The purpose of this study is to investigate the serial changes of liver function parameters and Child-Pugh score (CPs) during a 1-year follow-up period after combination TACE and RFA treatments. The treatments were separated by a time-interval of 0-2 d and were used to treat HCC in patients with liver cirrhosis. The risk factors for aggravation of liver function (rise of CPs) after the treatment were also assessed.

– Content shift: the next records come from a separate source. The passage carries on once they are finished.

--- src/rtl/erl_loader.sv ---
// Configuration loader tail: strap sync writes and burst register stream
// How it works
// - Each run writes virtual PHY advert, special and basic control from straps.
// - The basic control rewrite also sets the restart auto-negotiation bit.
// - Each virtual PHY register is written as a whole word.
// - Indicator config and three pause override registers get strap defaults.
// - Byte 12 must be A5h to parse bursts; otherwise finish and clear busy.
// - Finishing gives a done pulse that may raise a host interrupt.
// - Byte 13 holds the number of bursts.
// - Each burst: address byte, count byte, then four bytes per DWORD.
// - DWORD bytes arrive most significant first.
// - Register byte address is the address field with two zero bits appended.
// - Bursts only issue direct register writes.
// - Every register write waits for both management busy bits to clear.
// - Reading past the EEPROM limit stops and sets the overflow flag.
// - The limit is the last address of the size selected by the size strap.
// - After the last burst enter the wait state and clear busy.
// - Straps are sampled after reset release, then the loader overrides them.
// - The sync writes also run on reload or digital reset.
// - A run sets busy and holds device ready low until it finishes.
// - Byte 0 not A5h: do the sync writes, then finish.
// - Strap flag not A5h: bytes 8 to 11 are read and discarded.
`timescale 1ns/10ps
`include "erl_cfg.svh"
module erl_loader #(
  parameter int EE_AW = 16,
  parameter int FIFO_DEPTH = 4
) (
  input wire logic clk,
  input wire logic reset_n,
  input wire erl_pkg::erl_strap_s strap_pins,
  input wire logic [1:0] eeprom_size_pins,
  input wire logic reload_cmd,
  input wire logic digital_reset,
  output logic ee_rd_req,
  output logic [EE_AW-1:0] ee_rd_addr,
  input wire logic ee_rd_valid,
  input wire logic [7:0] ee_rd_data,
  input wire logic switch_indirect_busy,
  input wire logic phy_mgmt_busy,
  output logic reg_wr_valid,
  input wire logic reg_wr_ready,
  output erl_pkg::erl_wr_s reg_wr,
  output logic loader_busy_flag,
  output logic device_ready,
  output logic loader_done,
  output logic addr_overflow,
  output erl_pkg::erl_strap_s strap_values
);
  localparam int WW = $bits(erl_pkg::erl_wr_s);

  erl_pkg::erl_state_e state_reg;
  erl_pkg::erl_phase_e phase_reg;
  erl_pkg::erl_strap_s strap_meta_reg;
  erl_pkg::erl_strap_s strap_sync_reg;
  erl_pkg::erl_strap_s strap_reg;
  erl_pkg::erl_wr_s fifo_in;
  logic [1:0] size_meta_reg;
  logic [1:0] size_sync_reg;
  logic [1:0] init_cnt_reg;
  logic start_pending_reg;
  logic [EE_AW-1:0] ee_addr_reg;
  logic strap_ok_reg;
  logic burst_after_reg;
  logic [2:0] sync_idx_reg;
  logic [7:0] bursts_left_reg;
  logic [7:0] dw_left_reg;
  logic [1:0] byte_idx_reg;
  logic [31:0] dword_reg;
  logic [9:0] wr_addr_reg;
  logic busy_reg;
  logic ready_reg;
  logic done_reg;
  logic ovf_reg;
  logic start;
  logic over;
  logic fifo_in_valid;
  logic fifo_in_ready;
  logic fifo_out_valid;
  logic fifo_out_ready;
  logic mgmt_idle;
  logic [WW-1:0] fifo_out_bits;

  // ----------------------------------------
  // Functions
  // ----------------------------------------
  function automatic logic [EE_AW-1:0] ee_limit(input logic [1:0] size);
    logic [15:0] lim;
    unique case (size)
      2'h0: lim = `ERL_LIMIT_SIZE0;
      2'h1: lim = `ERL_LIMIT_SIZE1;
      2'h2: lim = `ERL_LIMIT_SIZE2;
      2'h3: lim = `ERL_LIMIT_SIZE3;
    endcase
    ee_limit = EE_AW'(lim);
  endfunction : ee_limit

  function automatic logic [31:0] pause_word(input logic [7:0] s);
    logic [31:0] w;
    w = '0;
    w[`ERL_PAUSE_MAN] = s[`ERL_STRAP_MAN_FC];
    w[`ERL_PAUSE_FD] = s[`ERL_STRAP_FD_FC];
    w[`ERL_PAUSE_BP] = s[`ERL_STRAP_BP_EN];
    pause_word = w;
  endfunction : pause_word

  function automatic erl_pkg::erl_wr_s sync_entry(input logic [2:0] idx,
                                                   input erl_pkg::erl_strap_s s);
    erl_pkg::erl_wr_s e;
    e.data = '0;
    e.addr = '0;
    unique case (idx)
      3'h0: begin
        e.addr = `ERL_ADDR_VP_ADVERT;
        e.data = `ERL_VP_ADVERT_BASE;
        e.data[`ERL_ADVERT_PAUSE] = s.host[`ERL_STRAP_FD_FC];
        e.data[`ERL_ADVERT_100FD] = s.host[`ERL_STRAP_SPEED] & s.host[`ERL_STRAP_DUPLEX];
        e.data[`ERL_ADVERT_10FD] = s.host[`ERL_STRAP_DUPLEX];
      end
      3'h1: begin
        e.addr = `ERL_ADDR_VP_SPECIAL;
        e.data = `ERL_VP_SPECIAL_BASE | {24'h00_0000, s.host};
      end
      3'h2: begin
        e.addr = `ERL_ADDR_VP_BASIC;
        e.data = `ERL_VP_BASIC_BASE;
        e.data[`ERL_BASIC_AN_EN] = s.host[`ERL_STRAP_AUTONEG];
        e.data[`ERL_BASIC_SPEED] = s.host[`ERL_STRAP_SPEED];
        e.data[`ERL_BASIC_DUPLEX] = s.host[`ERL_STRAP_DUPLEX];
        e.data[`ERL_BASIC_RESTART_AN] = 1'b1;
      end
      3'h3: begin
        e.addr = `ERL_ADDR_INDICATOR;
        e.data = {24'h00_0000, s.led};
      end
      3'h4: begin
        e.addr = `ERL_ADDR_PAUSE_P1;
        e.data = pause_word(s.port1);
      end
      3'h5: begin
        e.addr = `ERL_ADDR_PAUSE_P2;
        e.data = pause_word(s.port2);
      end
      default: begin
        e.addr = `ERL_ADDR_PAUSE_HOST;
        e.data = pause_word(s.host);
      end
    endcase
    sync_entry = e;
  endfunction : sync_entry

  // ----------------------------------------
  // Pin synchronisers
  // ----------------------------------------
  always_ff @(posedge clk) begin
    if (!reset_n) begin
      strap_meta_reg <= '0;
      strap_sync_reg <= '0;
      size_meta_reg <= '0;
      size_sync_reg <= '0;
    end else begin
      strap_meta_reg <= strap_pins;
      strap_sync_reg <= strap_meta_reg;
      size_meta_reg <= eeprom_size_pins;
      size_sync_reg <= size_meta_reg;
    end
  end

  // ----------------------------------------
  // Start control
  // ----------------------------------------
  assign start = (state_reg == erl_pkg::ST_WAIT) && (init_cnt_reg == `ERL_INIT_CYCLES)
                 && (start_pending_reg || reload_cmd || digital_reset);

  always_ff @(posedge clk) begin
    if (!reset_n) begin
      init_cnt_reg <= '0;
      start_pending_reg <= 1'b1;
    end else begin
      if (init_cnt_reg != `ERL_INIT_CYCLES) begin
        init_cnt_reg <= init_cnt_reg + 2'h1;
      end
      if (start) begin
        start_pending_reg <= 1'b0;
      end
    end
  end

  // ----------------------------------------
  // Sequencer
  // ----------------------------------------
  assign over = ee_addr_reg > ee_limit(size_sync_reg);
  assign ee_rd_req = (state_reg == erl_pkg::ST_READ) && !over;
  assign ee_rd_addr = ee_addr_reg;

  always_ff @(posedge clk) begin
    if (!reset_n) begin
      state_reg <= erl_pkg::ST_WAIT;
      phase_reg <= erl_pkg::PH_VALID0;
      ee_addr_reg <= '0;
      strap_reg <= '0;
      strap_ok_reg <= 1'b0;
      burst_after_reg <= 1'b0;
      sync_idx_reg <= '0;
      bursts_left_reg <= '0;
      dw_left_reg <= '0;
      byte_idx_reg <= '0;
      dword_reg <= '0;
      wr_addr_reg <= '0;
    end else begin
      if (init_cnt_reg == `ERL_INIT_CYCLES - 2'h1) begin
        strap_reg <= strap_sync_reg;
      end
      unique case (state_reg)
        erl_pkg::ST_WAIT: begin
          if (start) begin
            state_reg <= erl_pkg::ST_READ;
            phase_reg <= erl_pkg::PH_VALID0;
            ee_addr_reg <= EE_AW'(`ERL_EE_VALID0);
          end
        end
        erl_pkg::ST_READ: begin
          if (over) begin
            state_reg <= erl_pkg::ST_DRAIN;
          end else if (ee_rd_valid) begin
            ee_addr_reg <= ee_addr_reg + EE_AW'(1);
            unique case (phase_reg)
              erl_pkg::PH_VALID0: begin
                if (ee_rd_data == `ERL_VALID_FLAG) begin
                  phase_reg <= erl_pkg::PH_MAC;
                end else begin
                  state_reg <= erl_pkg::ST_SYNC;
                  burst_after_reg <= 1'b0;
                end
              end
              erl_pkg::PH_MAC: begin
                if (ee_addr_reg == EE_AW'(`ERL_EE_MAC_LAST)) begin
                  phase_reg <= erl_pkg::PH_SFLAG;
                end
              end
              erl_pkg::PH_SFLAG: begin
                strap_ok_reg <= ee_rd_data == `ERL_VALID_FLAG;
                phase_reg <= erl_pkg::PH_STRAP;
              end
              erl_pkg::PH_STRAP: begin
                if (strap_ok_reg) begin
                  unique case (ee_addr_reg[1:0])
                    2'h0: strap_reg.port1 <= ee_rd_data;
                    2'h1: strap_reg.port2 <= ee_rd_data;
                    2'h2: strap_reg.host <= ee_rd_data;
                    2'h3: strap_reg.led <= ee_rd_data;
                  endcase
                end
                if (ee_addr_reg == EE_AW'(`ERL_EE_STRAP_LAST)) begin
                  state_reg <= erl_pkg::ST_SYNC;
                  burst_after_reg <= 1'b1;
                end
              end
              erl_pkg::PH_BFLAG: begin
                if (ee_rd_data == `ERL_VALID_FLAG) begin
                  phase_reg <= erl_pkg::PH_NBURST;
                end else begin
                  state_reg <= erl_pkg::ST_DRAIN;
                end
              end
              erl_pkg::PH_NBURST: begin
                bursts_left_reg <= ee_rd_data;
                if (ee_rd_data == 8'h00) begin
                  state_reg <= erl_pkg::ST_DRAIN;
                end else begin
                  phase_reg <= erl_pkg::PH_ADDR;
                end
              end
              erl_pkg::PH_ADDR: begin
                wr_addr_reg <= {ee_rd_data, 2'b00};
                phase_reg <= erl_pkg::PH_CNT;
              end
              erl_pkg::PH_CNT: begin
                dw_left_reg <= ee_rd_data;
                byte_idx_reg <= '0;
                if (ee_rd_data != 8'h00) begin
                  phase_reg <= erl_pkg::PH_DATA;
                end else if (bursts_left_reg == 8'h01) begin
                  state_reg <= erl_pkg::ST_DRAIN;
                end else begin
                  bursts_left_reg <= bursts_left_reg - 8'h01;
                  phase_reg <= erl_pkg::PH_ADDR;
                end
              end
              erl_pkg::PH_DATA: begin
                dword_reg <= {dword_reg[23:0], ee_rd_data};
                byte_idx_reg <= byte_idx_reg + 2'h1;
                if (byte_idx_reg == 2'h3) begin
                  state_reg <= erl_pkg::ST_PUSH;
                end
              end
              default: state_reg <= erl_pkg::ST_DRAIN;
            endcase
          end
        end
        erl_pkg::ST_SYNC: begin
          if (fifo_in_ready) begin
            if (sync_idx_reg == `ERL_SYNC_LAST) begin
              sync_idx_reg <= '0;
              if (burst_after_reg) begin
                state_reg <= erl_pkg::ST_READ;
                phase_reg <= erl_pkg::PH_BFLAG;
                ee_addr_reg <= EE_AW'(`ERL_EE_BURST_FLAG);
              end else begin
                state_reg <= erl_pkg::ST_DRAIN;
              end
            end else begin
              sync_idx_reg <= sync_idx_reg + 3'h1;
            end
          end
        end
        erl_pkg::ST_PUSH: begin
          if (fifo_in_ready) begin
            wr_addr_reg <= wr_addr_reg + `ERL_DWORD_STEP;
            dw_left_reg <= dw_left_reg - 8'h01;
            if (dw_left_reg != 8'h01) begin
              state_reg <= erl_pkg::ST_READ;
            end else if (bursts_left_reg == 8'h01) begin
              state_reg <= erl_pkg::ST_DRAIN;
            end else begin
              bursts_left_reg <= bursts_left_reg - 8'h01;
              state_reg <= erl_pkg::ST_READ;
              phase_reg <= erl_pkg::PH_ADDR;
            end
          end
        end
        erl_pkg::ST_DRAIN: begin
          if (!fifo_out_valid) begin
            state_reg <= erl_pkg::ST_WAIT;
          end
        end
      endcase
    end
  end

  // ----------------------------------------
  // Write queue toward the register file
  // ----------------------------------------
  always_comb begin
    fifo_in_valid = 1'b0;
    fifo_in = sync_entry(sync_idx_reg, strap_reg);
    if (state_reg == erl_pkg::ST_SYNC) begin
      fifo_in_valid = 1'b1;
    end else if (state_reg == erl_pkg::ST_PUSH) begin
      fifo_in_valid = 1'b1;
      fifo_in.addr = wr_addr_reg;
      fifo_in.data = dword_reg;
    end
  end

  assign mgmt_idle = !switch_indirect_busy && !phy_mgmt_busy;
  assign reg_wr_valid = fifo_out_valid && mgmt_idle;
  assign fifo_out_ready = reg_wr_ready && mgmt_idle;
  assign reg_wr = erl_pkg::erl_wr_s'(fifo_out_bits);

  erl_fifo #(
    .WIDTH(WW),
    .DEPTH(FIFO_DEPTH)
  ) u_fifo (
    .clk(clk),
    .reset_n(reset_n),
    .in_valid(fifo_in_valid),
    .in_ready(fifo_in_ready),
    .in_data(fifo_in),
    .out_valid(fifo_out_valid),
    .out_ready(fifo_out_ready),
    .out_data(fifo_out_bits)
  );

  // ----------------------------------------
  // Status
  // ----------------------------------------
  always_ff @(posedge clk) begin
    if (!reset_n) begin
      busy_reg <= 1'b1;
      ready_reg <= 1'b0;
      done_reg <= 1'b0;
      ovf_reg <= 1'b0;
    end else begin
      done_reg <= 1'b0;
      if (start) begin
        busy_reg <= 1'b1;
        ready_reg <= 1'b0;
        ovf_reg <= 1'b0;
      end else if (state_reg == erl_pkg::ST_DRAIN && !fifo_out_valid) begin
        busy_reg <= 1'b0;
        ready_reg <= 1'b1;
        done_reg <= 1'b1;
      end
      if (state_reg == erl_pkg::ST_READ && over) begin
        ovf_reg <= 1'b1;
      end
    end
  end

  assign loader_busy_flag = busy_reg;
  assign device_ready = ready_reg;
  assign loader_done = done_reg;
  assign addr_overflow = ovf_reg;
  assign strap_values = strap_reg;

endmodule : erl_loader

Between July 2005 and September 2011, a total of 115 consecutive patients with HCC underwent sequential application of TACE and RFA at a time interval of 0-2 days with curative intent at Konkuk University Medical Center, Seoul, Korea. The inclusion criteria of the combined treatment were as follows: (1) patients with a solitary HCC less than 5 cm in diameter or those with two or three nodules each less than or equal to 3 cm in diameter; (2) cirrhosis classified as Child-Pugh classification A or B; (3) absence of vascular invasion or extrahepatic metastasis; (4) absence of severe coagulopathy (i.e., prothrombin activity < 40% or platelet count < 40000/mL); and (5) tumor located at least 1 cm away from the central bile duct. There were 21 patients who received subsequent management for recurrence of HCC (3 patients with local tumor progression at the treated site; 18 patients with distant HCC recurrence) during the 1-year follow up after the initial combined treatment. These 21 patients were excluded from the analysis because subsequent treatment causes additional alteration of liver function. Thus, the local tumor progression rate and distant recurrence rate during 1 year follow-up period were 2.6% and 15.7%, respectively. Ninety-four patients who survived without HCC recurrence were included in this retrospective study for evaluation of serial changes of liver function during a 1 year follow-up after combined treatment of TACE and RFA (Figure 1).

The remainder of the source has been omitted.